Social Day, surprisingly productive

Added 2022-04-01

Worked on automation script for a friend's business, build intuition for Rudin's proof of the Weierstrass Approximation Theorem

Ok day, spent most of the day hanging out with friends.

Spent 2h writing some tampermonkey scripts to automate work for someone, once finished it'll save them a lot of time. Some useful js is

function $$(x) {
  return Array.from(document.querySelectorAll(x));
}
function $(x) {
  return document.querySelector(x);
}

Then you can do stuff like

$$("span")
  .find((s) => s.textContent === "Print")
  .click();

Which is nice. Also when automating stuff it's better to loop until elements are found (the way selenium does it) then to hook DOMContentLoaded, since DOMContentLoaded is meaningless for single page apps.
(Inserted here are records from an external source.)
[src/rtl/bus_watchdog.sv]
// No-SSYN bus watchdog: flags a bus cycle whose MSYN goes unanswered for too long.
module bus_watchdog
    import unibus_pkg::*;
#(
    parameter int unsigned BUS_TO = DEF_BUS_TO
) (
    input  logic clk,
    input  logic reset,
    input  logic clear,
    input  logic msyn,
    input  logic ssyn,
    output logic timeout
);

    localparam int unsigned   CW    = $clog2(BUS_TO) + 1;
    localparam logic [CW-1:0] LIMIT = CW'(BUS_TO - 1);

    logic [CW-1:0] count;

    // Once raised, the flag survives a late SSYN and only clears with MSYN.
    always_ff @(posedge clk or negedge reset) begin
        if (!reset) begin
            count   <= '0;
            timeout <= 1'b0;
        end else if (clear || !msyn) begin
            count   <= '0;
            timeout <= 1'b0;
        end else if (ssyn) begin
            count <= '0;
        end else begin
            if (count != LIMIT) begin
                count <= count + 1'b1;
            end
            if (count + 1'b1 >= LIMIT) begin
                timeout <= 1'b1;
            end
        end
    end

endmodule

[src/rtl/unibus_arbiter.sv]
// Unibus mastership arbiter: fixed-priority grant/SACK/BBSY handshake plus bus watchdog.
module unibus_arbiter
    import unibus_pkg::*;
#(
    parameter int unsigned NREQ     = DEF_NREQ,
    parameter int unsigned GRANT_TO = DEF_GRANT_TO,
    parameter int unsigned BUS_TO   = DEF_BUS_TO
) (
    input  logic            clk,
    input  logic            reset,
    input  logic            bus_init,
    input  logic            cpu_busy,
    input  logic [NREQ-1:0] req,
    input  logic [NREQ-1:0] sack,
    output logic [NREQ-1:0] grant,
    input  logic            bus_bbsy,
    output logic            dma_owner,
    input  logic            bus_msyn,
    input  logic            bus_ssyn,
    output logic            bus_timeout
);

    localparam int unsigned   GCW       = $clog2(GRANT_TO) + 1;
    localparam logic [GCW-1:0] GCNT_LAST = GCW'(GRANT_TO - 1);

    arb_state_t      state, state_n;
    logic [NREQ-1:0] winner, winner_n;
    logic [NREQ-1:0] grant_n;
    logic [GCW-1:0]  gcnt, gcnt_n;
    logic            owner_n;

    logic [MAX_REQ-1:0] req_ext;
    logic [MAX_REQ-1:0] pick;
    logic               unused_pick_hi;
    logic               sacked;

    always_comb begin
        req_ext           = '0;
        req_ext[NREQ-1:0] = req;
    end

    assign pick           = prio_onehot(req_ext);
    assign unused_pick_hi = ^pick;
    assign sacked         = |(sack & winner);

    always_ff @(posedge clk or negedge reset) begin
        if (!reset) begin
            state     <= ARB_IDLE;
            winner    <= '0;
            gcnt      <= '0;
            grant     <= '0;
            dma_owner <= 1'b0;
        end else if (bus_init) begin
            state     <= ARB_IDLE;
            winner    <= '0;
            gcnt      <= '0;
            grant     <= '0;
            dma_owner <= 1'b0;
        end else begin
            state     <= state_n;
            winner    <= winner_n;
            gcnt      <= gcnt_n;
            grant     <= grant_n;
            dma_owner <= owner_n;
        end
    end

    always_comb begin
        state_n  = state;
        winner_n = winner;
        gcnt_n   = gcnt;
        grant_n  = grant;
        owner_n  = dma_owner;

        unique case (state)
            ARB_IDLE: begin
                gcnt_n = '0;
                if (|req && !cpu_busy && !bus_bbsy) begin
                    winner_n = pick[NREQ-1:0];
                    grant_n  = pick[NREQ-1:0];
                    state_n  = ARB_GRANT;
                end
            end
            ARB_GRANT: begin
                // SACK is honoured even on the final counted cycle.
                if (sacked) begin
                    grant_n = '0;
                    owner_n = 1'b1;
                    state_n = ARB_ACK;
                end else if (gcnt == GCNT_LAST) begin
                    grant_n = '0;
                    state_n = ARB_IDLE;
                end else begin
                    gcnt_n = gcnt + 1'b1;
                end
            end
            ARB_ACK: begin
                if (!sacked) begin
                    if (bus_bbsy) begin
                        state_n = ARB_BUSY;
                    end else begin
                        owner_n = 1'b0;
                        state_n = ARB_IDLE;
                    end
                end
            end
            ARB_BUSY: begin
                if (!bus_bbsy) begin
                    owner_n = 1'b0;
                    state_n = ARB_IDLE;
                end
            end
            default: begin
                grant_n = '0;
                owner_n = 1'b0;
                state_n = ARB_IDLE;
            end
        endcase
    end

    bus_watchdog #(
        .BUS_TO(BUS_TO)
    ) u_watchdog (
        .clk    (clk),
        .reset  (reset),
        .clear  (bus_init),
        .msyn   (bus_msyn),
        .ssyn   (bus_ssyn),
        .timeout(bus_timeout)
    );

endmodule
<file path="config.mk">
export PLATFORM = sky130hd
export DESIGN_NAME = dac_axi_writer
export DESIGN_NICKNAME = d
export VERILOG_FILES = /design/src/rtl/dac_axi_writer.sv
export SDC_FILE = /design/constraint.sdc
export NUM_CORES = 1
export LEC_CHECK = 0
export ABC_AREA = 1
export BUFFER_PORTS_ARGS = -buffer_cell sky130_fd_sc_hd__buf_2
export CAP_MARGIN = 20
export CELL_PAD_IN_SITES_DETAIL_PLACEMENT = 1
export CELL_PAD_IN_SITES_GLOBAL_PLACEMENT = 1
export CORE_MARGIN = 8
export CORE_UTILIZATION = 47
export DETAILED_ROUTE_END_ITERATION = 8
export HOLD_SLACK_MARGIN = 0.08
export PLACE_DENSITY_LB_ADDON = 0.25
export SLEW_MARGIN = 20
export SYNTH_ARGS = -nofsm -noshare
export SYNTH_HDL_FRONTEND = slang
export SYNTH_SLANG_ARGS = --single-unit
export TNS_END_PERCENT = 5
</file>
<file path="constraint.sdc">
create_clock -name axi_aclk -period 2.44 [get_ports axi_aclk]
set_input_delay 0.122 -clock axi_aclk [delete_from_list [all_inputs] [get_ports axi_aclk]]
set_output_delay 0.122 -clock axi_aclk [all_outputs]
set_load 0.1 [all_outputs]
</file>
<file path="src/rtl/dac_axi_writer.sv">
// Buffers an 8-bit sample stream and writes it to memory as AXI4 write bursts.
// Define DAC_WR_TIMEOUT_EN to add a write-response timeout.
module dac_axi_writer #(
    parameter int unsigned       ADDR_W    = 16,
    parameter int unsigned       BURST_LEN = 16,
    parameter logic [ADDR_W-1:0] BASE_ADDR = '0
) (
    input  logic              axi_aclk,
    input  logic              axi_areset,
    input  logic              s_axis_tvalid,
    output logic              s_axis_tready,
    input  logic [7:0]        s_axis_tdata,
    input  logic              s_axis_tlast,
    output logic [ADDR_W-1:0] axi_awaddr,
    output logic [7:0]        axi_awlen,
    output logic              axi_awvalid,
    input  logic              axi_awready,
    output logic [7:0]        axi_wdata,
    output logic              axi_wvalid,
    input  logic              axi_wready,
    output logic              axi_wlast,
    input  logic [1:0]        axi_bresp,
    input  logic              axi_bvalid,
    output logic              axi_bready,
    output logic              busy,
    output logic              error
);

    localparam int unsigned CW = $clog2(BURST_LEN + 1);
    localparam int unsigned IW = (BURST_LEN > 1) ? $clog2(BURST_LEN) : 1;

    typedef enum logic [1:0] {StFill, StBurst, StResp} state_e;

    state_e            state_q, state_d;
    logic [CW-1:0]     count_q, count_d;
    logic [ADDR_W-1:0] cur_addr_q, cur_addr_d;
    logic              frame_end_q, frame_end_d;
    logic              awvalid_q, awvalid_d;
    logic [ADDR_W-1:0] awaddr_q, awaddr_d;
    logic [7:0]        awlen_q, awlen_d;
    logic              wvalid_q, wvalid_d;
    logic [7:0]        beat_q, beat_d;
    logic              aw_done_q, aw_done_d;
    logic              w_done_q, w_done_d;
    logic              error_q, error_d;
    logic              tready_q, tready_d;
    logic [7:0]        mem_q [BURST_LEN];
`ifdef DAC_WR_TIMEOUT_EN
    logic [7:0]        tmo_q, tmo_d;
`endif

    logic s_hs, aw_hs, w_hs, wlast, resp_done;

    assign s_hs  = (state_q == StFill) && s_axis_tvalid && tready_q;
    assign aw_hs = awvalid_q && axi_awready;
    assign w_hs  = wvalid_q && axi_wready;
    assign wlast = wvalid_q && (beat_q == awlen_q);

    always_comb begin
        state_d     = state_q;
        count_d     = count_q;
        cur_addr_d  = cur_addr_q;
        frame_end_d = frame_end_q;
        awvalid_d   = awvalid_q;
        awaddr_d    = awaddr_q;
        awlen_d     = awlen_q;
        wvalid_d    = wvalid_q;
        beat_d      = beat_q;
        aw_done_d   = aw_done_q;
        w_done_d    = w_done_q;
        error_d     = error_q;
        resp_done   = 1'b0;
`ifdef DAC_WR_TIMEOUT_EN
        tmo_d       = '0;
`endif
        case (state_q)
            StFill: begin
                if (s_hs) begin
                    count_d = count_q + 1'b1;
                    if ((count_d == CW'(BURST_LEN)) || s_axis_tlast) begin
                        // AW and first W beat are offered together.
                        state_d     = StBurst;
                        frame_end_d = s_axis_tlast;
                        awvalid_d   = 1'b1;
                        wvalid_d    = 1'b1;
                        awaddr_d    = cur_addr_q;
                        awlen_d     = 8'(count_q);
                        beat_d      = '0;
                        aw_done_d   = 1'b0;
                        w_done_d    = 1'b0;
                    end
                end
            end
            StBurst: begin
                if (aw_hs) begin
                    awvalid_d = 1'b0;
                    aw_done_d = 1'b1;
                end
                if (w_hs) begin
                    if (wlast) begin
                        wvalid_d = 1'b0;
                        w_done_d = 1'b1;
                    end else begin
                        beat_d = beat_q + 8'd1;
                    end
                end
                if ((aw_done_q || aw_hs) && (w_done_q || (w_hs && wlast))) begin
                    state_d = StResp;
                end
            end
            StResp: begin
`ifdef DAC_WR_TIMEOUT_EN
                tmo_d = tmo_q + 8'd1;
`endif
                if (axi_bvalid) begin
                    resp_done = 1'b1;
                    if (axi_bresp != 2'b00) error_d = 1'b1;
`ifdef DAC_WR_TIMEOUT_EN
                end else if (tmo_q == 8'd254) begin
                    resp_done = 1'b1;
                    error_d   = 1'b1;
`endif
                end
                if (resp_done) begin
                    state_d    = StFill;
                    count_d    = '0;
                    cur_addr_d = frame_end_q ? BASE_ADDR
                                             : cur_addr_q + ADDR_W'(awlen_q) + ADDR_W'(1);
                end
            end
            default: state_d = StFill;
        endcase
        tready_d = (state_d == StFill) && (count_d < CW'(BURST_LEN));
    end

    always_ff @(posedge axi_aclk) begin
        if (axi_areset) begin
            state_q     <= StFill;
            count_q     <= '0;
            cur_addr_q  <= BASE_ADDR;
            frame_end_q <= 1'b0;
            awvalid_q   <= 1'b0;
            awaddr_q    <= BASE_ADDR;
            awlen_q     <= '0;
            wvalid_q    <= 1'b0;
            beat_q      <= '0;
            aw_done_q   <= 1'b0;
            w_done_q    <= 1'b0;
            error_q     <= 1'b0;
            tready_q    <= 1'b0;
`ifdef DAC_WR_TIMEOUT_EN
            tmo_q       <= '0;
`endif
        end else begin
            state_q     <= state_d;
            count_q     <= count_d;
            cur_addr_q  <= cur_addr_d;
            frame_end_q <= frame_end_d;
            awvalid_q   <= awvalid_d;
            awaddr_q    <= awaddr_d;
            awlen_q     <= awlen_d;
            wvalid_q    <= wvalid_d;
            beat_q      <= beat_d;
            aw_done_q   <= aw_done_d;
            w_done_q    <= w_done_d;
            error_q     <= error_d;
            tready_q    <= tready_d;
`ifdef DAC_WR_TIMEOUT_EN
            tmo_q       <= tmo_d;
`endif
        end
    end

    // Sample storage needs no reset; count_q alone marks valid entries.
    always_ff @(posedge axi_aclk) begin
        if (!axi_areset && s_hs) begin
            mem_q[count_q[IW-1:0]] <= s_axis_tdata;
        end
    end

    assign s_axis_tready = tready_q;
    assign axi_awaddr    = awaddr_q;
    assign axi_awlen     = awlen_q;
    assign axi_awvalid   = awvalid_q;
    assign axi_wvalid    = wvalid_q;
    assign axi_wlast     = wlast;
    assign axi_wdata     = wvalid_q ? mem_q[beat_q[IW-1:0]] : 8'h00;
    assign axi_bready    = (state_q == StResp);
    assign busy          = (state_q != StFill) || (count_q != '0);
    assign error         = error_q;

endmodule

</file>
==> run summary <==
The initial DRC count came out at 399. Entering global routing, the biggest net connects 65 pins. The run gives 47.6% as the effective utilization at floorplan.

The actual slew at the worst max-slew pin came out at 0.604 ns. The tools report the number of vias after detailed routing as 6,327. The cell at the slowest stage of the critical path was dfxtp_4. The number of cells on the worst reg-to-reg path came out at 11. The run gives 36.8 mm as the wire length of the first global-routing pass. Of all nets on the critical path, the largest fanout is 24.

For this design the top-level I/O count stands at 56. The chip width is 148 um. In this run the worst hold path is classified as in2reg. The via count of the first global-routing pass was 6,874. The logs give 0 for the initial antenna violation count and 0 for the number of warnings reported in the yosys synthesis log.

Clock tree synthesis selected as its root buffer the cell clkbuf_16. The static leakage was 3.48 nW; the largest clock skew in the final design was 0.0111 ns. The core region area came out at 0.0171 sq mm. The tools report the nature of the critical path startpoint as a flip-flop. The setup check on the worst reg-to-reg path leaves a slack of 0.29 ns. Global routing consumed, over all layers together, 21.6% of the routing resources. The logic depth of the worst path, buffers included was 7.

The tools report the post-synthesis sequential area ratio as 62.7%. The count of buffers inserted at the top-level ports was 52; the H-tree depth was 4. Post-detailed-route via-to-cell ratio: 5.64. For the maximum root-to-sink buffer count, the log shows 2. In the synthesized netlist the dominant register cell turns out to be edfxtp_1. After synthesis, the netlist uses 37 different library cells.

Fraction of registers with async set/reset: 0%. The most critical setup path has its endpoint at axi_wdata[7]. After layout, the minimum clock period comes to 2.35 ns. For this block, the routed nets add up to 23.1 mm of wire. The antenna diode instance count is 0.

The startpoint identified for the worst register-to-register timing path is axi_wvalid. The run gives 17 as the total clock buffers created by CTS. The longest individual stage delay on the worst path was 0.43 ns; the sink count of the clock tree was 191. Summing all non-filler instances in the final layout gives an area of 0.00963 sq mm.

TritonCTS built the clock tree. The signal on the critical path passes through inv_1, buf_4, o21ai_0, o221ai_1, o211ai_1, a21oi_2, buf_12. At the later pin of the worst-skew pair, clock insertion delay measures 0.44 ns. The fmax came out at 426 MHz.

In the synthesized netlist, the number of instances is 801. Across the run, the number of max-cap violations was 0. The total overflow left after global routing is 0.

The worst setup path is captured at an output port. The number of enable-type register cells in the synthesized netlist is 128. The fraction of layout cells with a size suffix above 1 is 17.5%.

Dividing the detail-routed wire length by the instance count gives 20.6 um. The post-synthesis cell area came out at 0.00814 sq mm. For this design the ratio of total power to cell area is 701 mW/mm^2.

In this run the tightest slew margin relative to its limit is 59.6%. Setup repair after global routing could not meet its margin everywhere. For the setup violation total in the final timing report, the log shows 0. The tightest hold path in the finished design has a slack of 0.0955 ns. The mean post-synth cell area is 10.2 sq um.

Once detailed placement completed, the half-perimeter wirelength came to 15.7 mm. The die covers 0.0218 sq mm. The count of nets left with antenna violations after detail routing came out at 0. The initialized floorplan defines 48 standard-cell rows. Clock-pin slew was measured on the worst setup and hold paths at 0.07 ns. After detailed placement, the total cell area comes to 0.00886 sq mm. The signed area change from the synthesized netlist to the final layout is 18.3%.

The number of iterations in the first detailed-routing pass came out at 4. The combined buffer and inverter count along the critical path works out to 3. The endpoint identified for the worst register-to-register timing path is state_q[1].

The synthesized design contains 191 register bits. The worst setup path is of the reg2out kind. The share of the cycle needed by the critical path after routing is 96.2%.

Grouping stages by cell kind, the critical path spends the most delay in compound AO/OA/AOI/OAI gates. The run finished with clean final reports. Number of pins exceeding their max-slew limit in the final report: 0.

For the worst setup path, the data required time is 2.32 ns. The layout has 1,868 filler cells. The total count of hold-check failures in the final report is 0, and the worst ir drop on vdd is 0.494 mV. Routability-driven placement finished with a final weighted congestion of 0.812.

The die is 148 um tall. For this run, design rule violations remaining after detail routing come to 0. STA puts the critical path data arrival time at 2.22 ns. After the last flow step, the layout net total stands at 912.
[synthesized netlist by cell type (3+ instances only)]
cell type	n	area (sq um)
nand3_2	3	30.0
dfxtp_1	63	1260
buf_4	5	37.5
o221ai_1	23	201
inv_2	8	30.0
inv_1	56	210
nor2_2	4	25.0
nand2_1	110	413
nand2_4	3	33.8
o21ai_1	11	55.1
nand4_1	7	43.8
nor2_1	105	394
nand3_1	51	255
xor2_1	4	35.0
clkbuf_1	19	71.3
nor3_1	6	30.0
ha_1	11	138
o21ai_0	71	355
o22ai_1	9	56.3
edfxtp_1	128	3840
nand2_2	4	25.0
a21oi_1	59	295
buf_2	12	60.1
o211ai_1	11	82.6
[worst reg2reg max path, delay by kind of cell, from the launching register on]
kind | cells | cell delay [ns]
DFF | 1 | 0.36
buffers and inverters | 3 | 0.78
and+or+nand+nor | 6 | 0.70
AOI/OAI and AO/OA | 2 | 0.27
[layout by cell type, fill, tap and decap left out, drive strengths merged]
cell | Yosys | routed
o22ai | 9 | 9
or2 | 1 | 1
dlygate4sd3 | 0 | 11
conb | 1 | 3
clkbuf | 19 | 17
a31oi | 2 | 2
clkinvlp | 0 | 3
xor2 | 4 | 4
xnor2 | 2 | 2
a21oi | 59 | 59
a21boi | 1 | 1
fa | 1 | 1
o21ai | 82 | 82
nor2 | 110 | 110
nand3 | 54 | 54
clkinv | 2 | 7
ha | 11 | 11
buf | 20 | 89
nor3b | 2 | 2
nor4 | 1 | 1
edfxtp | 128 | 128
inv | 64 | 69
dfxtp | 63 | 63
nand2 | 117 | 117
o221ai | 23 | 23
bufinv | 0 | 2
o211ai | 11 | 11
nor3 | 7 | 7
nand4 | 7 | 7
[logic make-up (layout without fill, tap and decap cells)]
family / Yosys count / count (layout) / share of synthesized area, %
simple gates: 299 / 299 / 16.0
flops: 191 / 191 / 62.7
fa+ha+maj: 12 / 12 / 1.94
compound gates: 187 / 187 / 13.2
xor+xnor: 6 / 6 / 0.645
other cells: 1 / 3 / 0.0460
buf+inv: 105 / 198 / 5.44
[how the worst min path moves through the flow]
stage                    startpoint          end  cells past startpoint
global placement       axi_bresp[0]        error                      3
floorplan           s_axis_tdata[0]  mem_q[0][0]                      0
detailed placement     axi_bresp[0]        error                      3
global route        s_axis_tdata[1]  mem_q[8][1]                      1
finish              s_axis_tdata[1]  mem_q[4][1]                      1
CTS                 s_axis_tdata[1]  mem_q[8][1]                      1
[report_power, final]
part           internal [mW]  total (mW)  switching, mW  leakage, nW
logic                 0.0960       0.432          0.336         1.54
registers               3.46        3.48         0.0154         1.66
clock network           1.54        2.85           1.30        0.286
[final cells by class]
cell class,instances,area [sq um],share of cell area (%)
clock buffers,17,425,4.42
multi-input cells,507,2630,27.3
clock inverters,15,180,1.87
well taps,225,282,2.92
repair buffers,100,756,7.84
flip-flops and latches,191,5110,53.0
inverters,66,248,2.57
[repair_timing]
| item | in CTS | in global routing |
|---|---|---|
| hold buffers | 11 | 0 |
| pin swaps | 1 | 1 |
| gates resized for setup | 7 | 4 |
| hold endpoints to repair | 51 | 0 |
| buffers inserted | 0 | 3 |
| endpoints found under the setup margin | 8 | 6 |
[per-stage QoR]
stage	instances	setup WS (ns)	TNS, ns	utilization (%)	total power [mW]
floorplan	803	-0.352	-4.10	-	3.83
global placement	1075	0.267	0	51.7	3.96
detailed placement	1075	0.146	0	51.7	3.97
CTS	1118	0.0329	0	56.1	6.79
global route	1121	-0.0301	-0.0434	56.3	6.93
finish	1121	0.0938	0	56.3	6.75
[state kept, by name (all words and copies together) (netlist names), 2 cells and up, named ones only]
name and count:
mem_q 128, axi_awaddr 16, cur_addr_q 16, beat_q 8
axi_awlen 5, count_q 5, state_q 2
[routing by layer]
metal  GRT usage [%]  share of wire, %
met4            8.98               2.4
met2            37.9                52
met3            4.37               3.4
met5               0                 0
met1            25.4                42
Note: power is estimated with default switching activity, not from simulation.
Spent an hour reading rudin, Managed to build some intuition for his inscrutable proof of the weierstrass approximation theorem.

Got home, spent 40m trying to fix stupid wifi card issue again (I hate computers). Spent an hour procrastinating by reading random blogs and looking at books on amazon.

Spent an hour writing cut the enemy. Should have been faster but I got sidetracked reading the book of five rings.

Spent another 30m doing nothing, spent an hour listening to a podcast about ai alignment while eating dinner.

Spent an hour on youtube and discord, was 9pm, went running because I diden't go earlier (sigma grindset amirite). It felt good to do something difficult after an unproductive day.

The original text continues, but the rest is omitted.